Dear TEAMS,
It has been 10 weeks since J’s death overseas. I am still speaking with his family, mourning
with them. While I don’t really battle
anymore with what his last moments were like—I’m fairly certain he didn’t have
time to be afraid, nor ever knew what hit him—I do wonder about his
morning. Since he was killed on his way
to work, he had only lived a few hours that morning. Was it like every other morning? Did he kiss his wife and kids goodbye as
usual? What about getting into the car…was
he even thinking about what he was doing as he drove along, or was his mind
lost in thought about bills to pay, or was he talking to God?
That got me to thinking about how many people who die never
know it’s their last day on earth. In
fact, I don’t even know as I’m writing if today is my last day on earth.

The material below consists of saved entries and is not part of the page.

`config.mk`:
```
export PLATFORM = sky130hd
export DESIGN_NAME = sbd_uart_regs
export DESIGN_NICKNAME = d
export VERILOG_FILES = /design/src/hdl/sbd_uart_regs.v
export VERILOG_INCLUDE_DIRS = /design/src /design/src/hdl
export SDC_FILE = /design/constraint.sdc
export NUM_CORES = 1
export LEC_CHECK = 0
export BUFFER_PORTS_ARGS = -buffer_cell sky130_fd_sc_hd__buf_4
export CAP_MARGIN = 0
export CORE_UTILIZATION = 50
export CTS_CLUSTER_DIAMETER = 40
export CTS_CLUSTER_SIZE = 10
export DETAILED_ROUTE_END_ITERATION = 10
export PLACE_DENSITY = 0.69
export REMOVE_ABC_BUFFERS = 1
export SYNTH_ARGS = -nofsm -noshare
export SYNTH_HDL_FRONTEND = slang
export SYNTH_SLANG_ARGS = --single-unit
```
`constraint.sdc`:
```
create_clock -name clk_i -period 5.9 [get_ports clk_i]
set_clock_uncertainty 0.05 [all_clocks]
set_input_delay 0.885 -clock clk_i [delete_from_list [all_inputs] [get_ports clk_i]]
set_output_delay 0.885 -clock clk_i [all_outputs]
set_load 0.03 [all_outputs]
```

But there are some things I would want to do
if I could know:
If Today Was My Last Day on Earth…
- I would linger the extra 30 seconds in the shower and feel the joy of the warm water, instead of hopping out to get to my next project.
- I would earnestly repent for the daydream I had last night whereby bad people get kidnapped by some stealthy billionaire and dropped in the middle of the desert with a bottle of water.
- I would set the oven timer to go off every hour and when it went off, I would look into each of my children’s eyes and tell them how much I love them and how glad I am I got to be their mommy, and I would text my husband the same about being his wife.
- I would stop feeling guilty for all I didn’t accomplish.
- I would pray that one last time for the people I know and love who don’t know the reality of Christ to truly discover who God is so that they would finally bow their knee to Him, so that I might be assured of a beautiful eternity for them.
- I would find anything at all to laugh at and really laugh well.
- I would make sure my Will was accessible to those who would need it.
- I would walk around my house and stop in each room and just let the memories I have from them flood my mind, and I would smile and weep.
- I would sit on the porch, shut my eyes, and try to figure out how many different birds there are around me right then, based on the bird calls.
- I would write your daddy a letter, thanking him for sharing his life with me and for providing for me all these years, and I would tuck it under his pillow.
Perhaps I should consider each day as my last?